In this study, Patricia A. Boyle, PhD, from the Rush Alzheimer’s Disease Center and the department of behavioral sciences at Rush University Medical Center in Chicago, and colleagues included 246 community-based elderly persons to test the hypothesis that purpose in life reduces the deleterious effects of AD pathologic changes on cognition in advanced age.

The researchers assessed purpose in life via structured interview, and evaluated cognitive function annually and proximate to death. On post-mortem exam, they quantified three indexes of AD pathologic features: global AD pathologic changes, amyloid and tangles. The associations of disease pathologic changes and purpose in life with cognition were examined using linear regression and mixed models.

For quantification of molecularly specific measures of amyloid and tau tangles, multiple tissue blocks from the entorhinal cortex proper, hippocampus (CA1/subiculum), superior frontal cortex, dorsolateral prefrontal cortex, inferior temporal cortex, angular gyrus cortex, anterior cingulate cortex and calcarine cortex were embedded in paraffin and cut into 20-um slices. They labeled amyloid-B with an N-terminus-directed monoclonal antibody (10D5, 1:1000; provided by Elan Pharmaceuticals), and performed immunohistochemical analysis.

Purpose in life modified the association between the global measure of AD pathologic changes and cognition (mean parameter estimate, 0.532), such that participants who reported higher levels of purpose in life exhibited better cognitive function despite the burden of the disease, according to the study authors.

Boyle and colleagues reported that the purpose in life also reduced the association of tangles with cognition (parameter estimate, 0.042) and the protective effect of purpose in life persisted even after controlling for several potentially confounding variables. Furthermore, in analyses examining whether purpose in life modified the association between AD pathologic effects and the rate of cognitive decline, they found that higher levels of purpose in life reduced the effect of AD pathologic changes on cognitive decline (parameter estimate, 0.085).

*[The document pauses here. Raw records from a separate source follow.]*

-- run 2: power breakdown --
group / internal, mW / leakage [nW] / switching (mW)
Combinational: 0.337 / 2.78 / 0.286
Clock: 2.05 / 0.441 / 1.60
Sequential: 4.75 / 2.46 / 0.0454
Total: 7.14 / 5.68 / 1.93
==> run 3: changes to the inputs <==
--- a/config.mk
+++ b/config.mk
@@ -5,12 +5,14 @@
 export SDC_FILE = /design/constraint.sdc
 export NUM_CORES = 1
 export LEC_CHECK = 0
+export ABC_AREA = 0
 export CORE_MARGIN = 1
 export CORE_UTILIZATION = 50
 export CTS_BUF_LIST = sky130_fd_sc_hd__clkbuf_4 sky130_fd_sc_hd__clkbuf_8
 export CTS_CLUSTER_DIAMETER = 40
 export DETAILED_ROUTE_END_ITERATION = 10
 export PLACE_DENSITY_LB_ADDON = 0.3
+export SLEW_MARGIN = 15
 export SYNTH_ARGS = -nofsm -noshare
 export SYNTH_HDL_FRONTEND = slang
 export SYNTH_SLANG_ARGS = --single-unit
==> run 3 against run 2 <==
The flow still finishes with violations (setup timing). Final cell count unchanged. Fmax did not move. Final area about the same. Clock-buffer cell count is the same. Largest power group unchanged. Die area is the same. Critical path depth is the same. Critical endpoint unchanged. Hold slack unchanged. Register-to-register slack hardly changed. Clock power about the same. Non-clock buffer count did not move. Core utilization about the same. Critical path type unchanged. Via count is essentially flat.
<file path="src/rtl/prf_valid_list_pkg.sv">
// Shared definitions for the PRF valid list.
//   PRF_SIZE  : number of physical registers
//   PRF_WIDTH : physical register tag width, clog2(PRF_SIZE)
//   prf_idx_t : physical register tag type
//   NULL_PRF  : reserved tag 0, always reads ready and is never written
package prf_valid_list_pkg;

   localparam int unsigned PRF_SIZE  = 64;
   localparam int unsigned PRF_WIDTH = $clog2(PRF_SIZE);

   typedef logic [PRF_WIDTH-1:0] prf_idx_t;

   localparam prf_idx_t NULL_PRF = '0;

   // Reset image: only the null tag is ready.
   localparam logic [PRF_SIZE-1:0] VALID_RESET = {{(PRF_SIZE-1){1'b0}}, 1'b1};

endpackage

</file>
<file path="src/rtl/prf_valid_list.sv">
// Per-physical-register "value ready" vector.
//
// Writeback sets an entry, retirement clears it, and a mispredict rebuilds
// the whole vector from the RRAT free list. Two combinational read ports
// serve the rename stage.
//
// Ports:
//   clock                 : system clock, rising edge
//   reset                 : asynchronous active-low reset
//   ROB_mispredict_in     : rebuild strobe from the ROB
//   RRAT_PRF_FL_in        : RRAT free list, bit i = 1 means PRF i is free
//   ex_wr_idx_in          : tag written back this cycle, 0 = none
//   RAT_rda_idx_in        : source-A query tag
//   RAT_rdb_idx_in        : source-B query tag
//   RRAT_free_PRF_num_in  : tag freed at retirement this cycle, 0 = none
//   rda_valid_out         : ready bit for source A
//   rdb_valid_out         : ready bit for source B
//
// Build option: define PRF_VL_BYPASS_EN to forward a same-cycle writeback
// to the read ports (suppressed during mispredict).
module prf_valid_list
   import prf_valid_list_pkg::*;
(
   input  logic                clock,
   input  logic                reset,
   input  logic                ROB_mispredict_in,
   input  logic [PRF_SIZE-1:0] RRAT_PRF_FL_in,
   input  prf_idx_t            ex_wr_idx_in,
   input  prf_idx_t            RAT_rda_idx_in,
   input  prf_idx_t            RAT_rdb_idx_in,
   input  prf_idx_t            RRAT_free_PRF_num_in,
   output logic                rda_valid_out,
   output logic                rdb_valid_out
);

   logic [PRF_SIZE-1:0] valid_q;
   logic [PRF_SIZE-1:0] valid_d;

   logic wr_en;
   logic free_en;

   assign wr_en   = (ex_wr_idx_in != NULL_PRF);
   assign free_en = (RRAT_free_PRF_num_in != NULL_PRF);

   // Next state: mispredict rebuild beats everything; otherwise the free is
   // applied first so that a writeback to the same tag wins.
   always_comb begin
      valid_d = valid_q;
      if (ROB_mispredict_in) begin
         valid_d = ~RRAT_PRF_FL_in;
      end else begin
         if (free_en) begin
            valid_d[RRAT_free_PRF_num_in] = 1'b0;
         end
         if (wr_en) begin
            valid_d[ex_wr_idx_in] = 1'b1;
         end
      end
      // Null tag is pinned ready regardless of the free list.
      valid_d[NULL_PRF] = 1'b1;
   end

   always_ff @(posedge clock or negedge reset) begin
      if (!reset) begin
         valid_q <= VALID_RESET;
      end else begin
         valid_q <= valid_d;
      end
   end

`ifdef PRF_VL_BYPASS_EN
   logic byp_en;
   assign byp_en = wr_en && !ROB_mispredict_in;
`endif

   always_comb begin
      rda_valid_out = valid_q[RAT_rda_idx_in];
      rdb_valid_out = valid_q[RAT_rdb_idx_in];
      if (RAT_rda_idx_in == NULL_PRF) begin
         rda_valid_out = 1'b1;
      end
      if (RAT_rdb_idx_in == NULL_PRF) begin
         rdb_valid_out = 1'b1;
      end
`ifdef PRF_VL_BYPASS_EN
      if (byp_en && (RAT_rda_idx_in == ex_wr_idx_in)) begin
         rda_valid_out = 1'b1;
      end
      if (byp_en && (RAT_rdb_idx_in == ex_wr_idx_in)) begin
         rdb_valid_out = 1'b1;
      end
`endif
   end

endmodule

</file>
<file path="config.mk">
export PLATFORM = sky130hd
export DESIGN_NAME = prf_valid_list
export DESIGN_NICKNAME = d
export VERILOG_FILES = /design/src/rtl/prf_valid_list_pkg.sv /design/src/rtl/prf_valid_list.sv
export SDC_FILE = /design/constraint.sdc
export NUM_CORES = 1
export LEC_CHECK = 0
export ABC_CLOCK_PERIOD_IN_PS = 4200
export CAP_MARGIN = 10
export CORE_ASPECT_RATIO = 2
export CORE_MARGIN = 4
export CORE_UTILIZATION = 55
export DETAILED_ROUTE_END_ITERATION = 8
export PLACE_DENSITY = 0.92
export SLEW_MARGIN = 20
export SYNTH_ARGS = -nofsm -noshare
export SYNTH_HDL_FRONTEND = slang
export SYNTH_SLANG_ARGS = --single-unit
</file>
<file path="constraint.sdc">
create_clock -name clock -period 4.2 [get_ports clock]
set_input_delay 0.84 -clock clock [delete_from_list [all_inputs] [get_ports clock]]
set_output_delay 0.84 -clock clock [all_outputs]
set_load 0.03 [all_outputs]
</file>
Word level (Yosys, flattened, before mapping)
Index checks and enable logic that the tools add are counted.
- flip-flop bits (word level): 63
- input bits: 91
- output and inout port bits: 2
- word-level logic and storage cells: 31
- reductions and logical operators: 6
- bitwise gates (word level): 4
- magnitude comparators: 6
- mux-type cells: 14
- operator list (kind ; number):
    64-bit 2-to-1 mux ; 4
    64-bit NOT ; 2
    64-bit bitwise AND ; 1
    64-bit OR ; 1
    6-bit by 7-bit less-than comparator with 1-bit output, second input constant ; 4
    1-bit binary-select mux with 6-bit select ; 2
    1-bit demux with 6-bit select ; 2
    6-bit by 1-bit greater-or-equal comparator with 1-bit output, second input constant ; 2
    6-bit zero test ; 2
    6-bit nonzero test ; 2
    1-bit 2-to-1 mux ; 6
    1-bit logical AND ; 2

Longest topological paths before layout
- word-level depth: 11
- gate-level depth with buffers: 7
- mapped depth without buffers: 5

Worst setup path before layout
OpenSTA, ideal clock, no wires.
- kind: in2out
- start point: in RAT_rda_idx_in[0]
- end point: out rda_valid_out
- setup slack: 0.917 ns
- data required time: 3.360 ns
- stages on the path: 6
- path buffers: 1
- data arrival time: 2.443 ns
- cell sequence: buf_6 -> mux4_1 -> nor2_1 -> o41ai_1 -> a311oi_1 -> nor3_1
- word-level cells in the longest chain between the ends: 3
- elaborated cells on any way between the ends: 4
- classes of those cells: mux: 3; reduce/logical: 1
- ends and longest elaborated chain (what ; RTL line ; RTL):
    from (decl) ; prf_valid_list.sv:29 ; input prf_idx_t RAT_rda_idx_in,
    1-bit binary-select mux with 6-bit select ; prf_valid_list.sv:77 ; rda_valid_out = valid_q[RAT_rda_idx_in];
    1-bit 2-to-1 mux (not written as such) ; prf_valid_list.sv:77 ;
    1-bit 2-to-1 mux * ; prf_valid_list.sv:79 ; if (RAT_rda_idx_in == NULL_PRF) begin
    to (decl) ; prf_valid_list.sv:32 ; output logic rda_valid_out,
Mark *: on every way between the ends. The rest lies on a longest branch, timed or not. The select of a mux whose other input is x is not followed.

Worst setup path in the final report
Ends and elaborated chain as after synthesis.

“Our study showed that people who reported greater purpose in life exhibited better cognition than those with less purpose in life even as plaques and tangles accumulated in their brains,” said Boyle in a statement. “These findings suggest that purpose in life protects against the harmful effects of plaques and tangles on memory and other thinking abilities. This is encouraging and suggests that engaging in meaningful and purposeful activities promotes cognitive health in old age.”

Boyle and colleagues noted that much of the Alzheimer's research that is ongoing seeks to identify ways to prevent or limit the accumulation of plaques and tangles in the brain, which has proven quite difficult. Studies such as the current one are needed because, until effective preventive therapies are discovered, strategies that minimize the impact of plaques and tangles on cognition are urgently needed.

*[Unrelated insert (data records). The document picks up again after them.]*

**config.mk**
```make
export PLATFORM = sky130hd
export DESIGN_NAME = fifo_param
export DESIGN_NICKNAME = d
export VERILOG_FILES = /design/src/rtl/fifo_param.sv
export SDC_FILE = /design/constraint.sdc
export NUM_CORES = 1
export LEC_CHECK = 0
export ABC_AREA = 0
export CORE_MARGIN = 3
export CORE_UTILIZATION = 55
export CTS_BUF_LIST = sky130_fd_sc_hd__clkbuf_16
export DETAILED_ROUTE_END_ITERATION = 10
export PLACE_DENSITY = 0.84
export SYNTH_ARGS = -nofsm -noshare
export SYNTH_HDL_FRONTEND = slang
export SYNTH_SLANG_ARGS = --single-unit
export TNS_END_PERCENT = 5
```
**constraint.sdc**
```tcl
create_clock -name clk -period 2.4 [get_ports clk]
set_input_delay 0.36 -clock clk [delete_from_list [all_inputs] [get_ports clk]]
set_output_delay 0.36 -clock clk [all_outputs]
set_load 0.005 [all_outputs]
```
## config.mk

```make
export PLATFORM = sky130hd
export DESIGN_NAME = tone_sequencer
export DESIGN_NICKNAME = d
export VERILOG_FILES = /design/src/rtl/tone_sequencer.sv
export SDC_FILE = /design/constraint.sdc
export NUM_CORES = 1
export LEC_CHECK = 0
export BUFFER_PORTS_ARGS = -buffer_cell sky130_fd_sc_hd__buf_2
export CORE_ASPECT_RATIO = 1.75
export CORE_MARGIN = 3
export CORE_UTILIZATION = 41
export DETAILED_ROUTE_END_ITERATION = 10
export REMOVE_ABC_BUFFERS = 1
export SYNTH_ARGS = -nofsm -noshare
export SYNTH_HDL_FRONTEND = slang
export SYNTH_SLANG_ARGS = --single-unit
```

## constraint.sdc

```tcl
create_clock -name clk50 -period 9.6 [get_ports clk50]
set_input_delay 0.48 -clock clk50 [delete_from_list [all_inputs] [get_ports clk50]]
set_output_delay 0.48 -clock clk50 [all_outputs]
set_load 0.02 [all_outputs]
```
===== src/rtl/x3q16_spimem.sv =====
// x3q16_spimem: turns single-cycle word read/write requests from the x3q16
// core into 48-bit SPI mode-0 frames on a 23LC1024-class serial SRAM.
// Frame = command byte, 24-bit byte address, 16 data bits, MSB first.
module x3q16_spimem #(
  parameter int CLK_DIV = 2
) (
  input  logic        clk,
  input  logic        reset,
  input  logic        request,
  input  logic        request_type,
  input  logic [15:0] request_address,
  input  logic [15:0] data_in,
  output logic [15:0] memory_out,
  output logic        memory_ready,
  output logic        write_complete,
  output logic        memory_critical,
  output logic        spi_cs_n,
  output logic        spi_sclk,
  output logic        spi_mosi,
  input  logic        spi_miso
);

  typedef enum logic {IDLE, SHIFT} state_e;

  localparam logic [7:0] DIV_LAST = 8'(CLK_DIV - 1);
  localparam logic [5:0] LAST_BIT = 6'd47;

  state_e      state_q, state_d;
  logic [47:0] frame_q, frame_d;
  logic [15:0] rx_q, rx_d;
  logic [5:0]  bitCnt_q, bitCnt_d;
  logic [7:0]  div_q, div_d;
  logic        isWrite_q, isWrite_d;
  logic [15:0] memOut_q, memOut_d;
  logic        ready_q, ready_d;
  logic        wrDone_q, wrDone_d;
  logic        crit_q, crit_d;
  logic        csN_q, csN_d;
  logic        sclk_q, sclk_d;

  // Next-state logic: accept a request in IDLE, otherwise pace the SCLK
  // edges with the divider and finish the frame on the 48th falling edge.
  // MOSI is the frame MSB; after 48 shifts the frame is all zeros, so the
  // line returns low at completion without a separate register.
  always_comb begin
    state_d   = state_q;
    frame_d   = frame_q;
    rx_d      = rx_q;
    bitCnt_d  = bitCnt_q;
    div_d     = div_q;
    isWrite_d = isWrite_q;
    memOut_d  = memOut_q;
    ready_d   = 1'b0;
    wrDone_d  = 1'b0;
    crit_d    = 1'b0;
    csN_d     = csN_q;
    sclk_d    = sclk_q;
    case (state_q)
      IDLE: begin
        if (request) begin
          isWrite_d = request_type;
          frame_d   = {(request_type ? 8'h02 : 8'h03), 7'b0, request_address, 1'b0,
                       (request_type ? data_in : 16'h0000)};
          bitCnt_d  = 6'd0;
          div_d     = 8'd0;
          csN_d     = 1'b0;
          sclk_d    = 1'b0;
          state_d   = SHIFT;
        end
      end
      SHIFT: begin
        if (request) begin
          crit_d = 1'b1;
        end
        if (div_q == DIV_LAST) begin
          div_d = 8'd0;
          if (!sclk_q) begin
            sclk_d = 1'b1;
            rx_d   = {rx_q[14:0], spi_miso};
          end else begin
            sclk_d   = 1'b0;
            frame_d  = {frame_q[46:0], 1'b0};
            bitCnt_d = bitCnt_q + 6'd1;
            if (bitCnt_q == LAST_BIT) begin
              csN_d   = 1'b1;
              frame_d = 48'h0;
              state_d = IDLE;
              if (isWrite_q) begin
                wrDone_d = 1'b1;
              end else begin
                ready_d  = 1'b1;
                memOut_d = rx_q;
              end
            end
          end
        end else begin
          div_d = div_q + 8'd1;
        end
      end
      default: state_d = IDLE;
    endcase
  end

  // State and registered outputs; reset abandons any frame in flight.
  always_ff @(posedge clk or posedge reset) begin
    if (reset) begin
      state_q   <= IDLE;
      frame_q   <= 48'h0;
      rx_q      <= 16'h0;
      bitCnt_q  <= 6'd0;
      div_q     <= 8'd0;
      isWrite_q <= 1'b0;
      memOut_q  <= 16'h0;
      ready_q   <= 1'b0;
      wrDone_q  <= 1'b0;
      crit_q    <= 1'b0;
      csN_q     <= 1'b1;
      sclk_q    <= 1'b0;
    end else begin
      state_q   <= state_d;
      frame_q   <= frame_d;
      rx_q      <= rx_d;
      bitCnt_q  <= bitCnt_d;
      div_q     <= div_d;
      isWrite_q <= isWrite_d;
      memOut_q  <= memOut_d;
      ready_q   <= ready_d;
      wrDone_q  <= wrDone_d;
      crit_q    <= crit_d;
      csN_q     <= csN_d;
      sclk_q    <= sclk_d;
    end
  end

  assign memory_out      = memOut_q;
  assign memory_ready    = ready_q;
  assign write_complete  = wrDone_q;
  assign memory_critical = crit_q;
  assign spi_cs_n        = csN_q;
  assign spi_sclk        = sclk_q;
  assign spi_mosi        = frame_q[47];

endmodule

“These studies are challenging because many factors influence cognition and research studies often lack the brain specimen data needed to quantify Alzheimer's changes in the brain,” Boyle said. “Identifying factors that promote cognitive health even as plaques and tangles accumulate will help combat the already large and rapidly increasing public health challenge posed by AD.”

This study was funded by the National Institutes on Aging.